Now, I am really thrilled to make some use of the Pi. For some of the projects, I'll need some external equipment. Whenever I have something to present, I'll probably write another entry here. The areas I'm having in mind currently are home automation, photography, and possibly music.
Choose the right channel
When setting up WIFI for the first time, I got to see a Kernel Oops pretty much right after enabling it. What had happened? Apparently, the settings I chose were not quite compatible with the embedded WIFI adapter's capabilities. It only supports channels 1-11 in the 2GHz range, and my home network was setup for automatic channel selection. The last selected channel I saw before I discovered what was going wrong was channel 13, which is outside of this range. Explicitly setting the channel to sth. below 12 made the Pi use the WIFI network. So, when you run into such issues, please check the channel to which your network is set and change it accordingly.
You can check the channels that your Pi supports by:
pi@raspberrypi:~ $ sudo iwlist wlan0 channel wlan0 11 channels in total; available frequencies : Channel 01 : 2.412 GHz Channel 02 : 2.417 GHz Channel 03 : 2.422 GHz Channel 04 : 2.427 GHz Channel 05 : 2.432 GHz Channel 06 : 2.437 GHz Channel 07 : 2.442 GHz Channel 08 : 2.447 GHz Channel 09 : 2.452 GHz Channel 10 : 2.457 GHz Channel 11 : 2.462 GHz Current Frequency:2.412 GHz (Channel 1) pi@raspberrypi:~ $
As you can see, mine supports channels 1-11 in the current configuration. There are reports of people having updated the firmware to support channel 13 as well1. However, there are other voices suggesting to wait with the update2.
Additional Symptoms
When trying to find out what was going wrong, I tried scanning for networks within reach from my Pi and cross-checked it with the results from my laptop. Oddly enough, I found an almost mutually exclusive set of networks. "Almost", because after scanning for a while I found some overlap, i.e. networks that were picked up by both devices. Now, the PI only found networks with very low signal strength, whereas I could certainly see networks with much stronger signal from my laptop. I'm sitting in a different location now, but I seem to remember that most of the other networks were on the higher channels.

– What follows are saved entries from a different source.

**src/rtl/nsa_pkg.sv**
```systemverilog
// Shared types and constants for the nibble-serial add controller.
package nsa_pkg;

    localparam int unsigned NIB_W = 4;

    typedef enum logic [1:0] {
        ST_IDLE = 2'd0,
        ST_RUN  = 2'd1,
        ST_DONE = 2'd2
    } state_e;

    // Legal widths are whole nibbles, at least two of them.
    function automatic bit width_ok(input int unsigned w);
        return ((w % NIB_W) == 0) && (w >= 2 * NIB_W);
    endfunction

endpackage

```
**src/rtl/nibble_add_slice.sv**
```systemverilog
// Combinational 4-bit adder slice; also exposes the carry into its top bit.
module nibble_add_slice
    import nsa_pkg::*;
(
    input  logic [NIB_W-1:0] a,
    input  logic [NIB_W-1:0] b,
    input  logic             cin,
    output logic [NIB_W-1:0] s,
    output logic             cout,
    output logic             c3
);

    logic [NIB_W:0]   full;
    logic [NIB_W-1:0] low;

    assign full = {1'b0, a} + {1'b0, b} + (NIB_W+1)'(cin);
    // Sum of the lower three bits; its MSB is the carry into bit 3.
    assign low  = {1'b0, a[NIB_W-2:0]} + {1'b0, b[NIB_W-2:0]} + NIB_W'(cin);

    assign s    = full[NIB_W-1:0];
    assign cout = full[NIB_W];
    assign c3   = low[NIB_W-1];

endmodule

```
**src/rtl/nibble_serial_add_ctrl.sv**
```systemverilog
// Two-requester round-robin controller that adds WIDTH-bit operands one
// nibble per cycle through a single shared slice and returns sum plus flags.
module nibble_serial_add_ctrl
    import nsa_pkg::*;
#(
    parameter int unsigned WIDTH = 16
) (
    input  logic             clk,
    input  logic             rst_n,
    input  logic [1:0]       req_valid,
    output logic [1:0]       req_ready,
    input  logic [WIDTH-1:0] req_a0,
    input  logic [WIDTH-1:0] req_b0,
    input  logic [WIDTH-1:0] req_a1,
    input  logic [WIDTH-1:0] req_b1,
    input  logic [1:0]       req_cin,
    output logic             resp_valid,
    input  logic             resp_ready,
    output logic             resp_id,
    output logic [WIDTH-1:0] resp_sum,
    output logic             resp_zero,
    output logic             resp_neg,
    output logic             resp_carry,
    output logic             resp_ovf,
    output logic             busy
);

    localparam int unsigned NIBBLES = WIDTH / NIB_W;
    localparam int unsigned CNT_W   = (NIBBLES > 1) ? $clog2(NIBBLES) : 1;

    if (!width_ok(WIDTH)) begin : g_bad_width
        $error("nibble_serial_add_ctrl: WIDTH must be a multiple of 4 and >= 8");
    end

    state_e           state_q, state_d;
    logic [CNT_W-1:0] cnt_q, cnt_d;
    logic [WIDTH-1:0] a_q, a_d, b_q, b_d, sum_q, sum_d;
    logic             carry_q, carry_d;
    logic             id_q, id_d;
    logic             last_q, last_d;
    logic             valid_q, valid_d;
    logic             busy_q, busy_d;
    logic             zero_q, zero_d, neg_q, neg_d;
    logic             cflag_q, cflag_d, ovf_q, ovf_d;

    logic [1:0]       grant_c;
    logic             sel_c;
    logic [NIB_W-1:0] a_nib, b_nib, slice_s;
    logic             slice_cout, slice_c3;

    // Round-robin: on a tie the requester not granted last wins.
    always_comb begin
        grant_c = 2'b00;
        case (req_valid)
            2'b01:   grant_c = 2'b01;
            2'b10:   grant_c = 2'b10;
            2'b11:   grant_c = last_q ? 2'b01 : 2'b10;
            default: grant_c = 2'b00;
        endcase
    end

    assign req_ready = (rst_n && (state_q == ST_IDLE)) ? grant_c : 2'b00;

    // Operand nibble selected by the running counter.
    always_comb begin
        a_nib = '0;
        b_nib = '0;
        for (int unsigned i = 0; i < NIBBLES; i++) begin
            if (cnt_q == CNT_W'(i)) begin
                a_nib = a_q[i*NIB_W +: NIB_W];
                b_nib = b_q[i*NIB_W +: NIB_W];
            end
        end
    end

    nibble_add_slice u_slice (
        .a    (a_nib),
        .b    (b_nib),
        .cin  (carry_q),
        .s    (slice_s),
        .cout (slice_cout),
        .c3   (slice_c3)
    );

    always_ff @(posedge clk) begin
        if (!rst_n) begin
            state_q <= ST_IDLE;
            cnt_q   <= '0;
            a_q     <= '0;
            b_q     <= '0;
            sum_q   <= '0;
            carry_q <= 1'b0;
            id_q    <= 1'b0;
            last_q  <= 1'b1;
            valid_q <= 1'b0;
            busy_q  <= 1'b0;
            zero_q  <= 1'b0;
            neg_q   <= 1'b0;
            cflag_q <= 1'b0;
            ovf_q   <= 1'b0;
        end else begin
            state_q <= state_d;
            cnt_q   <= cnt_d;
            a_q     <= a_d;
            b_q     <= b_d;
            sum_q   <= sum_d;
            carry_q <= carry_d;
            id_q    <= id_d;
            last_q  <= last_d;
            valid_q <= valid_d;
            busy_q  <= busy_d;
            zero_q  <= zero_d;
            neg_q   <= neg_d;
            cflag_q <= cflag_d;
            ovf_q   <= ovf_d;
        end
    end

    always_comb begin
        state_d = state_q;
        cnt_d   = cnt_q;
        a_d     = a_q;
        b_d     = b_q;
        sum_d   = sum_q;
        carry_d = carry_q;
        id_d    = id_q;
        last_d  = last_q;
        valid_d = valid_q;
        busy_d  = busy_q;
        zero_d  = zero_q;
        neg_d   = neg_q;
        cflag_d = cflag_q;
        ovf_d   = ovf_q;
        sel_c   = req_ready[1];

        case (state_q)
            ST_IDLE: begin
                if (|(req_valid & req_ready)) begin
                    a_d     = sel_c ? req_a1 : req_a0;
                    b_d     = sel_c ? req_b1 : req_b0;
                    carry_d = req_cin[sel_c];
                    id_d    = sel_c;
                    last_d  = sel_c;
                    cnt_d   = '0;
                    busy_d  = 1'b1;
                    state_d = ST_RUN;
                end
            end
            ST_RUN: begin
                for (int unsigned i = 0; i < NIBBLES; i++) begin
                    if (cnt_q == CNT_W'(i)) begin
                        sum_d[i*NIB_W +: NIB_W] = slice_s;
                    end
                end
                carry_d = slice_cout;
                if (cnt_q == CNT_W'(NIBBLES - 1)) begin
                    // Flags are taken from the final nibble as DONE is entered.
                    zero_d  = (sum_d == '0);
                    neg_d   = sum_d[WIDTH-1];
                    cflag_d = slice_cout;
                    ovf_d   = slice_c3 ^ slice_cout;
                    valid_d = 1'b1;
                    state_d = ST_DONE;
                end else begin
                    cnt_d = cnt_q + CNT_W'(1);
                end
            end
            ST_DONE: begin
                if (resp_ready) begin
                    valid_d = 1'b0;
                    busy_d  = 1'b0;
                    state_d = ST_IDLE;
                end
            end
            default: state_d = ST_IDLE;
        endcase
    end

    assign resp_valid = valid_q;
    assign resp_id    = id_q;
    assign resp_sum   = sum_q;
    assign resp_zero  = zero_q;
    assign resp_neg   = neg_q;
    assign resp_carry = cflag_q;
    assign resp_ovf   = ovf_q;
    assign busy       = busy_q;

endmodule

```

I guess the signal level of the networks the Pi picked up were so low that my laptop had a hard time receiving them. And the good networks, i.e. my own network and some of the neighbors' networks, were all on channels 12/13 and others.
LinSSID3 was the tool I used for debugging this problem, and it quite well displays the signal strengths of available networks, among other information.